__Exercise details__: Copy exactly the lines of the material below that run from the one containing "Power of run 1" through the one containing "run 2 against". Copy no other lines.

※

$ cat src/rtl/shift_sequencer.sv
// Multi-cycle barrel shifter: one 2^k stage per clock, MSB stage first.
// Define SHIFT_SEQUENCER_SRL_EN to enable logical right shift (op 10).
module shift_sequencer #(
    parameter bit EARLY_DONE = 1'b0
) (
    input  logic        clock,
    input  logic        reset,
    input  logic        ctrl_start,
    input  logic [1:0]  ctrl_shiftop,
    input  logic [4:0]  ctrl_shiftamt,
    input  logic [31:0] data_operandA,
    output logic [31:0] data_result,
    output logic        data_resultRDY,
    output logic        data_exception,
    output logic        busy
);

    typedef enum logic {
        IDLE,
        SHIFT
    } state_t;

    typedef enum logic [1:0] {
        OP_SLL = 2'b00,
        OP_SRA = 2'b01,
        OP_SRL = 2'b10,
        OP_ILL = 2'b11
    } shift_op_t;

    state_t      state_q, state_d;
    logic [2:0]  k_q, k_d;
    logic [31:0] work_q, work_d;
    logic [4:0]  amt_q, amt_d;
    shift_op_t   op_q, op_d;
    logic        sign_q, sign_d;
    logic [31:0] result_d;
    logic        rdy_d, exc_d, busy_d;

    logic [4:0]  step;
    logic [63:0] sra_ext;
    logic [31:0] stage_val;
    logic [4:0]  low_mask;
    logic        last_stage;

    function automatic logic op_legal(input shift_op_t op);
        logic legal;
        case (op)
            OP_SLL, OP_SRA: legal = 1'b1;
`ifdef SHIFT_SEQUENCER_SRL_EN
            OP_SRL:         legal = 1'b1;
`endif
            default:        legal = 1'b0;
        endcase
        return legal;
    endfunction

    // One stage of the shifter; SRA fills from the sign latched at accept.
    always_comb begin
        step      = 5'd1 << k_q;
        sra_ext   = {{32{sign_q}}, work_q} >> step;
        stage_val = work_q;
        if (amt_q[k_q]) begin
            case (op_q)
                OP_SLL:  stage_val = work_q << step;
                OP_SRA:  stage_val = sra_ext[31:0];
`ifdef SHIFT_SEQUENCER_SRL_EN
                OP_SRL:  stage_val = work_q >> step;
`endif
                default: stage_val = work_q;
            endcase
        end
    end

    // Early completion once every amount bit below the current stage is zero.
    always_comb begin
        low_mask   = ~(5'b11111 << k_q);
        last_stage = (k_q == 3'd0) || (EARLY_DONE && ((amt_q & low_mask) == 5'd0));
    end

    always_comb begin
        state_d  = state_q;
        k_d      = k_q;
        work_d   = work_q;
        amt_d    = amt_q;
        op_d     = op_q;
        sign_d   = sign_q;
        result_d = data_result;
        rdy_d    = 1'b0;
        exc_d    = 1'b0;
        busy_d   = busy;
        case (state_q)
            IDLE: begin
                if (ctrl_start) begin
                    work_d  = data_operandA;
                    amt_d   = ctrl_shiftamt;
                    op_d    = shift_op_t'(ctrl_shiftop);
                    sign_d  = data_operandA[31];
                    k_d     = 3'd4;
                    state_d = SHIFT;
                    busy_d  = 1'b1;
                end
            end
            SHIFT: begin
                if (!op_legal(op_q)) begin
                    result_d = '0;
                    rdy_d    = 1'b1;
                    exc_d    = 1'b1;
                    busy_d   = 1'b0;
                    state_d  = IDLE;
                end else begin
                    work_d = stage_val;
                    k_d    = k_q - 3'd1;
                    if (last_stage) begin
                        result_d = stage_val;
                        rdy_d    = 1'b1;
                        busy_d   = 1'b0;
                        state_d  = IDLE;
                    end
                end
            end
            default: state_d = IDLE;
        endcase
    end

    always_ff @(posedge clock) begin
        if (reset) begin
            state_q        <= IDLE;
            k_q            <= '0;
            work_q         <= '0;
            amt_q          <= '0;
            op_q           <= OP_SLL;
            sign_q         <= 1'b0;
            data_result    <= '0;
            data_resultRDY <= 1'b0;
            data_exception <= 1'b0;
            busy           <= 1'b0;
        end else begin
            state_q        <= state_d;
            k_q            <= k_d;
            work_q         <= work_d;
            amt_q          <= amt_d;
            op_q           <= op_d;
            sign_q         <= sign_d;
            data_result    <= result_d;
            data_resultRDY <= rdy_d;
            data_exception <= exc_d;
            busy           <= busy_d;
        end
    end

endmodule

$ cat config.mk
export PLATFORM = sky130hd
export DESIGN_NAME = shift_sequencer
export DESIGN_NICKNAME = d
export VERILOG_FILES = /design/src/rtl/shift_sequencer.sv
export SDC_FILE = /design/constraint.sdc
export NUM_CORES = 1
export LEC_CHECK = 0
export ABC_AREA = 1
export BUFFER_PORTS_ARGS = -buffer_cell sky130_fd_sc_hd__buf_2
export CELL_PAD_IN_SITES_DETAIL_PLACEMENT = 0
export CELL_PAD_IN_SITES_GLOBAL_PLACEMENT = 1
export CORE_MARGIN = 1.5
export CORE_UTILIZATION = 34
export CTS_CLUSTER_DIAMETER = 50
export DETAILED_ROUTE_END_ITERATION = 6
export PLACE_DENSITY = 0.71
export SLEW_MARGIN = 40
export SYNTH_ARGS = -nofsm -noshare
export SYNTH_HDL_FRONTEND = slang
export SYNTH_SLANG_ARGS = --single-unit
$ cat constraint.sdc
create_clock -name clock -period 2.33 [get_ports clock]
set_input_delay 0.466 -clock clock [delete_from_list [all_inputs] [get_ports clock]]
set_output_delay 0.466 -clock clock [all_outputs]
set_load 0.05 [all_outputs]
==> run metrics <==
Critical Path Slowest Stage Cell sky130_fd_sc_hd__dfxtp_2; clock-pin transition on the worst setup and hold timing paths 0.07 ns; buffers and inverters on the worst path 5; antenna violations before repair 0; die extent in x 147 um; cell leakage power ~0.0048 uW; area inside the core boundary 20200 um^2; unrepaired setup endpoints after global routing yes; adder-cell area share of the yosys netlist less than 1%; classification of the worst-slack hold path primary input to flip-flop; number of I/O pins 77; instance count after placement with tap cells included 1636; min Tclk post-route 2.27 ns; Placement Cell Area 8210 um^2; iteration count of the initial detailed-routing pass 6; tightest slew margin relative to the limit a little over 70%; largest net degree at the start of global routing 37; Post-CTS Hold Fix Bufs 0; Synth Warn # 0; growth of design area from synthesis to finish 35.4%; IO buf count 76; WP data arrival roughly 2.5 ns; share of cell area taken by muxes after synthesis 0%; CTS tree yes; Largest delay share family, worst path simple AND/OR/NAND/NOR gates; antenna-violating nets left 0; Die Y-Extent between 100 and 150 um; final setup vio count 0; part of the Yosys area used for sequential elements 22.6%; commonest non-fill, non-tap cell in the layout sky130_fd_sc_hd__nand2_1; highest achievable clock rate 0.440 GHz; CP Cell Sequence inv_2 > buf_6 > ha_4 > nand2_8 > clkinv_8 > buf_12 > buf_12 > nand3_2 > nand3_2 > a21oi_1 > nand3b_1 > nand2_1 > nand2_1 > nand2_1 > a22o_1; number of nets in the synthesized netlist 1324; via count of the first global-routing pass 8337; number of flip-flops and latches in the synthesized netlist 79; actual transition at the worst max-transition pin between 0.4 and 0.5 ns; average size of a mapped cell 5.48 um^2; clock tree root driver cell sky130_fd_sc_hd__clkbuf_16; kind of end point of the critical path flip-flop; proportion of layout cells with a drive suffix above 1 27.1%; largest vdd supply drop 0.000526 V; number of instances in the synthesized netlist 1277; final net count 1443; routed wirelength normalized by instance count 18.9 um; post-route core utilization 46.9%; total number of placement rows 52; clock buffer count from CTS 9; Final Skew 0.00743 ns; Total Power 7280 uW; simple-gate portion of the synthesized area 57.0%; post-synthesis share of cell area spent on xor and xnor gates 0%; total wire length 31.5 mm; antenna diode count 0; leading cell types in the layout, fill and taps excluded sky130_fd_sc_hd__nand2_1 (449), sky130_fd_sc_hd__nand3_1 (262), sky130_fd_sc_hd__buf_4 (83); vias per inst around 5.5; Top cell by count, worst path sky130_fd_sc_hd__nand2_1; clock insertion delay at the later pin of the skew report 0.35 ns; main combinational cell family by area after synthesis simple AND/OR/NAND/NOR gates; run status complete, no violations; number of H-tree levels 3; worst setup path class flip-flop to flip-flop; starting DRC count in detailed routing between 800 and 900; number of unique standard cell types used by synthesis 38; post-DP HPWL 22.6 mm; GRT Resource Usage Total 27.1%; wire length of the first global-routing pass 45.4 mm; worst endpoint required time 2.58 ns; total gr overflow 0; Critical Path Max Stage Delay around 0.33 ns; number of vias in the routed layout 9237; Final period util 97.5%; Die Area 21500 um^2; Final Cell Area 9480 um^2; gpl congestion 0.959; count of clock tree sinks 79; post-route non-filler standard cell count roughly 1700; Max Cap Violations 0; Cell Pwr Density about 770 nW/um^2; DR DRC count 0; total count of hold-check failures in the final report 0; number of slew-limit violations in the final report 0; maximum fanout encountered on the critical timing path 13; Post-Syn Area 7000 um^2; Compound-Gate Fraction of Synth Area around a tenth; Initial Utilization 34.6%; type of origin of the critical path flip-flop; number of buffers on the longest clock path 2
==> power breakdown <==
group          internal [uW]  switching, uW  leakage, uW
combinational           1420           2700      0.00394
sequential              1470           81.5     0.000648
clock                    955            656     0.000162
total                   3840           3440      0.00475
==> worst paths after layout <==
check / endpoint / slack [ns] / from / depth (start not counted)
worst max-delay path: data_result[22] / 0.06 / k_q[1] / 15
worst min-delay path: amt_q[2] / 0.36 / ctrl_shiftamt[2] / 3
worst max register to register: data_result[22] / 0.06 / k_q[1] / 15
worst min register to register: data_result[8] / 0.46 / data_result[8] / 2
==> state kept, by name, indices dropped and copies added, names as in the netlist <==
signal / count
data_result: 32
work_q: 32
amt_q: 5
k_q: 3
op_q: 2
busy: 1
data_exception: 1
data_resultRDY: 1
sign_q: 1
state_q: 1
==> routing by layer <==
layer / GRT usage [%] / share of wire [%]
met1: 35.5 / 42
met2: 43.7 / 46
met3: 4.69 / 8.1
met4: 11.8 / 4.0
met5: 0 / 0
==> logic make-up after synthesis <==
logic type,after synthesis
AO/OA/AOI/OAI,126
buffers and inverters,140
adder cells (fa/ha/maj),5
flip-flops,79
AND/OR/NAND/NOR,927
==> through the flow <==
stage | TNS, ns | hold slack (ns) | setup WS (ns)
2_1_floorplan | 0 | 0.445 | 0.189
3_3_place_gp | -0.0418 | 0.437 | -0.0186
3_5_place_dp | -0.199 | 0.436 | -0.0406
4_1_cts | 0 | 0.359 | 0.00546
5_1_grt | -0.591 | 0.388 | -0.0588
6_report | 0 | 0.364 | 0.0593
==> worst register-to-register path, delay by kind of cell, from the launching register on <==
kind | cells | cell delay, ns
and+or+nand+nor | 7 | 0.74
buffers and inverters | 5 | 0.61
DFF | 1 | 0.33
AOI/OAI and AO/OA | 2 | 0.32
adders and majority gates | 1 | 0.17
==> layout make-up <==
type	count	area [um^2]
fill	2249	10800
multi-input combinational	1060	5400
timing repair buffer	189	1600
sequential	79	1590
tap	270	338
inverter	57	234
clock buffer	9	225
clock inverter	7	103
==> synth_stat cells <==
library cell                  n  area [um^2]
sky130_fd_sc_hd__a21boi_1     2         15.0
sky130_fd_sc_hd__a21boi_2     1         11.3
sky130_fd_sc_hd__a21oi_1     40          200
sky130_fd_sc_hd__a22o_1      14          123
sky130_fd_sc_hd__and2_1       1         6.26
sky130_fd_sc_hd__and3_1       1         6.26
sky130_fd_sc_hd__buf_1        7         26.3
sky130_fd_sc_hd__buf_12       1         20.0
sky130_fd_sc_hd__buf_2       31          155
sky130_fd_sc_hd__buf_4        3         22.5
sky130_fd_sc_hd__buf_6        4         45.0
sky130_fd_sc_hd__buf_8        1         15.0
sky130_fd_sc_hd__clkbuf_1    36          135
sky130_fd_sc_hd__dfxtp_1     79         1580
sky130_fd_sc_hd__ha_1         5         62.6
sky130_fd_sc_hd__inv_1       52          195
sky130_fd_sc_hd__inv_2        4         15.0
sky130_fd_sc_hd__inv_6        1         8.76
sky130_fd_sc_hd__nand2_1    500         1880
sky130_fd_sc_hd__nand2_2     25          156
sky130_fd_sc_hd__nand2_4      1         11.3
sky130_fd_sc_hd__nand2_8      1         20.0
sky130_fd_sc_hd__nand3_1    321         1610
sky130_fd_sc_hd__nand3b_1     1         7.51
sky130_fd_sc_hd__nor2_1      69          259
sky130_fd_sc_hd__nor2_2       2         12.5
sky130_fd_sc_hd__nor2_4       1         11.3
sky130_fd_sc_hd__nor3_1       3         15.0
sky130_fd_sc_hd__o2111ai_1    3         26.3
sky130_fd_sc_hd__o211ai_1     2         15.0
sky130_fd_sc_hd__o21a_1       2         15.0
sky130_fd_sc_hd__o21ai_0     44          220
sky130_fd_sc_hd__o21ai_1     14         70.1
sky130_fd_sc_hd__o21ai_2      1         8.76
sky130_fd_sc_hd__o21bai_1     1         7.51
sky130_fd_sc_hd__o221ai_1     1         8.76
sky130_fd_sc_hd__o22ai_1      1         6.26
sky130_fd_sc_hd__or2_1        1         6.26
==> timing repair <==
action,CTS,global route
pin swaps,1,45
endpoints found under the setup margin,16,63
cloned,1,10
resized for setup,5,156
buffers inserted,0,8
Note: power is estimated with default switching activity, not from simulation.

※

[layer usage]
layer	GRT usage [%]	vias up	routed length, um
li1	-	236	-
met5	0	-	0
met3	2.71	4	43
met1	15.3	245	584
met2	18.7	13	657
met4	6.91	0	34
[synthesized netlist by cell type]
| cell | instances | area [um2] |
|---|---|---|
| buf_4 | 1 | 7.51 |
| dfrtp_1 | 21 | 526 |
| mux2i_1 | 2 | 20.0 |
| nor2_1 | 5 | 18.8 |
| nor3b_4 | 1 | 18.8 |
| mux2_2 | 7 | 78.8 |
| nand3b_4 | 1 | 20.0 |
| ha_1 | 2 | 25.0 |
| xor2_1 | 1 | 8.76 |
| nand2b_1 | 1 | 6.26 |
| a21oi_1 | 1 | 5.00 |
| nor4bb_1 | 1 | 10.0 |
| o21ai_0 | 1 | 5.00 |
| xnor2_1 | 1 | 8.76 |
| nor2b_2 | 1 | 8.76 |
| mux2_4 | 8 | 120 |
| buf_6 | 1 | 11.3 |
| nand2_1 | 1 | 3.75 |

※

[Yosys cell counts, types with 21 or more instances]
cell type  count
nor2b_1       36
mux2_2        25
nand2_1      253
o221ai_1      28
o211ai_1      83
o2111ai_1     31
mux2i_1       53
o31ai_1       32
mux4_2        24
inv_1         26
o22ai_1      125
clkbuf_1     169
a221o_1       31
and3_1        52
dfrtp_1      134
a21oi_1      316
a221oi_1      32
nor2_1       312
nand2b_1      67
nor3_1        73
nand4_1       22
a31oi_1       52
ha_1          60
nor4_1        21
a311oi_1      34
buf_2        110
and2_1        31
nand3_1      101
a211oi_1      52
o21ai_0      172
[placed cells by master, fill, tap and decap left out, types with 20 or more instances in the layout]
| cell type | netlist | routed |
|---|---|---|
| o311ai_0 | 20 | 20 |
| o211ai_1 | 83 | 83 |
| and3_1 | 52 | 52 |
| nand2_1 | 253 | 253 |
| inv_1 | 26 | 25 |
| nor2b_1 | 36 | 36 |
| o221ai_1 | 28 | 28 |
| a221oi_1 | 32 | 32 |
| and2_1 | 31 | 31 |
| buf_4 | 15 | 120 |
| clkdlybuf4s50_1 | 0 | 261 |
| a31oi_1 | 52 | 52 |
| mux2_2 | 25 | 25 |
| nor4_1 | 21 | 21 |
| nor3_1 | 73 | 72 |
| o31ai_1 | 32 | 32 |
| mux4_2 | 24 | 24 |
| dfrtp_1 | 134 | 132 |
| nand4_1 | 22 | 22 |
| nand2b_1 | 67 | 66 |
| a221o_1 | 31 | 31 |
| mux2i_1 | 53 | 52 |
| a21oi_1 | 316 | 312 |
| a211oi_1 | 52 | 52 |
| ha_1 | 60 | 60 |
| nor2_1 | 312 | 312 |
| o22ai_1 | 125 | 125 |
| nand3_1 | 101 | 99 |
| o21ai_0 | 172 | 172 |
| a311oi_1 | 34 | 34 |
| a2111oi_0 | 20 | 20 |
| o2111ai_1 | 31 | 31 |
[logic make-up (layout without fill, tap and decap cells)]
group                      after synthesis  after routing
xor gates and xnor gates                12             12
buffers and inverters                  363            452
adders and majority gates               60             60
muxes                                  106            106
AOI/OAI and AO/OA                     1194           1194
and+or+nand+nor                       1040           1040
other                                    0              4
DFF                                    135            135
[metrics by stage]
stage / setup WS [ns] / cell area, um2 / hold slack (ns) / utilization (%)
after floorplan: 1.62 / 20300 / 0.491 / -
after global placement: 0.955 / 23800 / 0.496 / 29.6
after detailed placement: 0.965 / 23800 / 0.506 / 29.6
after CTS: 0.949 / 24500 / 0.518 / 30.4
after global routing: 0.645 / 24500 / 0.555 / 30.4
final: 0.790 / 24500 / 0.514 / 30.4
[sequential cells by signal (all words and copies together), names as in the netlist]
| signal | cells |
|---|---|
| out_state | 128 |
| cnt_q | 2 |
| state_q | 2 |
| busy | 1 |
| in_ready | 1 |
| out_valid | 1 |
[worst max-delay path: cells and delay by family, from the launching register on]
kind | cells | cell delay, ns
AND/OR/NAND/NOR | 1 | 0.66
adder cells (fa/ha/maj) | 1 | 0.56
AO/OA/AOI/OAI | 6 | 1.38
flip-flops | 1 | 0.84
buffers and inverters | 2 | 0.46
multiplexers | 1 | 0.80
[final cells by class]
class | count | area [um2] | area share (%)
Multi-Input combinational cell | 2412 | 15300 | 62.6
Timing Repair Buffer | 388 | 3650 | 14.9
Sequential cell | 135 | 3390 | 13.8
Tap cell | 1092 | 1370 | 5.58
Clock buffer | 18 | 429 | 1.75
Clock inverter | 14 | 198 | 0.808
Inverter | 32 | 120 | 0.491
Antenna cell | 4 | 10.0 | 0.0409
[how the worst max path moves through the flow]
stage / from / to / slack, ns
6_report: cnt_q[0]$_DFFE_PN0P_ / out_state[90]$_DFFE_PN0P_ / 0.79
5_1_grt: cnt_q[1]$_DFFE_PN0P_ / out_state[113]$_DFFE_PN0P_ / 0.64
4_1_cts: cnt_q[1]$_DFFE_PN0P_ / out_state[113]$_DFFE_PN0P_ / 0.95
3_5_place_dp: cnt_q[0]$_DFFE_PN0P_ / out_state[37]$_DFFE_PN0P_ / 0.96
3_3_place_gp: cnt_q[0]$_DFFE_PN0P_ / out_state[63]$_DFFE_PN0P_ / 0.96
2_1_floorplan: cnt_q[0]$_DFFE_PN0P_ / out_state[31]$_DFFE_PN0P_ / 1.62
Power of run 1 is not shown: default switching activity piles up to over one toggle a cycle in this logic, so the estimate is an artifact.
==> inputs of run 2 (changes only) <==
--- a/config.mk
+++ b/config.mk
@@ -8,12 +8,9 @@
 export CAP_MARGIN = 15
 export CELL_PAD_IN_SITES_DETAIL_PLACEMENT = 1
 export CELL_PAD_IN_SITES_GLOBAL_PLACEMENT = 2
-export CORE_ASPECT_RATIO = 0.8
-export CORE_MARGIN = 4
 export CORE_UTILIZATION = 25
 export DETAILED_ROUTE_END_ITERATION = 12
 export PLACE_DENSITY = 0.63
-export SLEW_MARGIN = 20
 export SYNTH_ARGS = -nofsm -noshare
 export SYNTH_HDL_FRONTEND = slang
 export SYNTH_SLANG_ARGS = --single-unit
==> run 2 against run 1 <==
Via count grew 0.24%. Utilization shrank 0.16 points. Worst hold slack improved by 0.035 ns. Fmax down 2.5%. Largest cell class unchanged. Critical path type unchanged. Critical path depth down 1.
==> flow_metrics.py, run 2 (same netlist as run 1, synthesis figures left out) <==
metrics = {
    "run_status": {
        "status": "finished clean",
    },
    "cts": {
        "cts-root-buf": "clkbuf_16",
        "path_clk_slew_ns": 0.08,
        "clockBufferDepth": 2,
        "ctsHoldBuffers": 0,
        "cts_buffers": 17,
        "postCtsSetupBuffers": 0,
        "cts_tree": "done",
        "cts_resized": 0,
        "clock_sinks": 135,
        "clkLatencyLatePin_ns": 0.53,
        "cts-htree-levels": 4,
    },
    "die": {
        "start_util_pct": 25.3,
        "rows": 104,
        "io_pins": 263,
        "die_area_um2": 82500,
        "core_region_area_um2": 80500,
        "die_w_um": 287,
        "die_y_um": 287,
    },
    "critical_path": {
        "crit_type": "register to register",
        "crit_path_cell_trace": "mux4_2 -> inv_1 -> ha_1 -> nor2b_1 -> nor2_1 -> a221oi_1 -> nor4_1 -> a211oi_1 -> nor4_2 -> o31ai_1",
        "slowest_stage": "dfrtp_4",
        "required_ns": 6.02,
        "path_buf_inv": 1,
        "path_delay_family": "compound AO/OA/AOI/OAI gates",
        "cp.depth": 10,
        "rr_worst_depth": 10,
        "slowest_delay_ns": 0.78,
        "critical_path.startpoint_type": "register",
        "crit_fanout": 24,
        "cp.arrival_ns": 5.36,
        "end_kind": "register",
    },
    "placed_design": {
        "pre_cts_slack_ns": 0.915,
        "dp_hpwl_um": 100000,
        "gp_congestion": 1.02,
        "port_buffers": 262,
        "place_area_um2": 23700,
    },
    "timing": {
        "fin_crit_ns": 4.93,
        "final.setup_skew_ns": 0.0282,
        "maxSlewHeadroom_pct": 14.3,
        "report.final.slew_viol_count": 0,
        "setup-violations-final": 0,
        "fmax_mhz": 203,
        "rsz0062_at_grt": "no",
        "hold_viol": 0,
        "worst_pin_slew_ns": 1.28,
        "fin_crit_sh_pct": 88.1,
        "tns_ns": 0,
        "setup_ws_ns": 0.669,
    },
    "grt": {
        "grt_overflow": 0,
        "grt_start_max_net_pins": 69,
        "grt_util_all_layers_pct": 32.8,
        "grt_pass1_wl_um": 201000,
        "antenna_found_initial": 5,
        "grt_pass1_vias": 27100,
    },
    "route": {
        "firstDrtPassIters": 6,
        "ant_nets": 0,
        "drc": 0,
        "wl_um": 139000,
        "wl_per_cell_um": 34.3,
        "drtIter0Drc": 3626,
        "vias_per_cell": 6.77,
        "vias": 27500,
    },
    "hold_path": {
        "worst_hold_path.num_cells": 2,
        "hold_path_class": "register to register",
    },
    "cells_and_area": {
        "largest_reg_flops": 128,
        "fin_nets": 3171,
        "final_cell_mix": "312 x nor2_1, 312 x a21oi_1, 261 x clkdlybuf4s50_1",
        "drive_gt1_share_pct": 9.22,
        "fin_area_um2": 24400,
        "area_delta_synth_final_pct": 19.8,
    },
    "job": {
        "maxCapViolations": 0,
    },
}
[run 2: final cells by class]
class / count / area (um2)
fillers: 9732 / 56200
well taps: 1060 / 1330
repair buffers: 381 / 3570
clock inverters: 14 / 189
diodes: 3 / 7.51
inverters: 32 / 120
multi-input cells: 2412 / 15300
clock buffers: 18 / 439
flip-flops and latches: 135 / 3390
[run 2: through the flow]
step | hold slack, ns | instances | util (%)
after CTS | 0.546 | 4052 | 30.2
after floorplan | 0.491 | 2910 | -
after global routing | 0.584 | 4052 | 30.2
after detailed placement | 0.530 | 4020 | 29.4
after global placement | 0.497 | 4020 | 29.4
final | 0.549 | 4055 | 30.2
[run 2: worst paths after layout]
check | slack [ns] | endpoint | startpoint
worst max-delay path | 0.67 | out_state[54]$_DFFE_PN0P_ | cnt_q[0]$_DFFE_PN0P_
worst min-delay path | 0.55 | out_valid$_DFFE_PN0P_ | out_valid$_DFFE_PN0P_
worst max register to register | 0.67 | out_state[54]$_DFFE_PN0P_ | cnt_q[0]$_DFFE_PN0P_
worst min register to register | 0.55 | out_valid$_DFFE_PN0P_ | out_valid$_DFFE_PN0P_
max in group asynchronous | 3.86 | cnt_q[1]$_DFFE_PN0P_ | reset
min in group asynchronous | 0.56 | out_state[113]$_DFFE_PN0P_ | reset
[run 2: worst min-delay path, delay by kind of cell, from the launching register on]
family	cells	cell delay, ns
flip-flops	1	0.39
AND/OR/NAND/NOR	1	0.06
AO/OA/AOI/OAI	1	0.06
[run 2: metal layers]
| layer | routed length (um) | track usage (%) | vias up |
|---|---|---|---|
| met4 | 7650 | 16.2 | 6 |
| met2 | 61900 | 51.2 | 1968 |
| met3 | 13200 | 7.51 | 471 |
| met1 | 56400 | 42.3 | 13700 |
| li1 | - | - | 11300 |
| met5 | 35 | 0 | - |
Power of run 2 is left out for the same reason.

※

__Answer section__:
Power of run 1 is not shown: default switching activity piles up to over one toggle a cycle in this logic, so the estimate is an artifact.
==> inputs of run 2 (changes only) <==
--- a/config.mk
+++ b/config.mk
@@ -8,12 +8,9 @@
 export CAP_MARGIN = 15
 export CELL_PAD_IN_SITES_DETAIL_PLACEMENT = 1
 export CELL_PAD_IN_SITES_GLOBAL_PLACEMENT = 2
-export CORE_ASPECT_RATIO = 0.8
-export CORE_MARGIN = 4
 export CORE_UTILIZATION = 25
 export DETAILED_ROUTE_END_ITERATION = 12
 export PLACE_DENSITY = 0.63
-export SLEW_MARGIN = 20
 export SYNTH_ARGS = -nofsm -noshare
 export SYNTH_HDL_FRONTEND = slang
 export SYNTH_SLANG_ARGS = --single-unit
==> run 2 against run 1 <==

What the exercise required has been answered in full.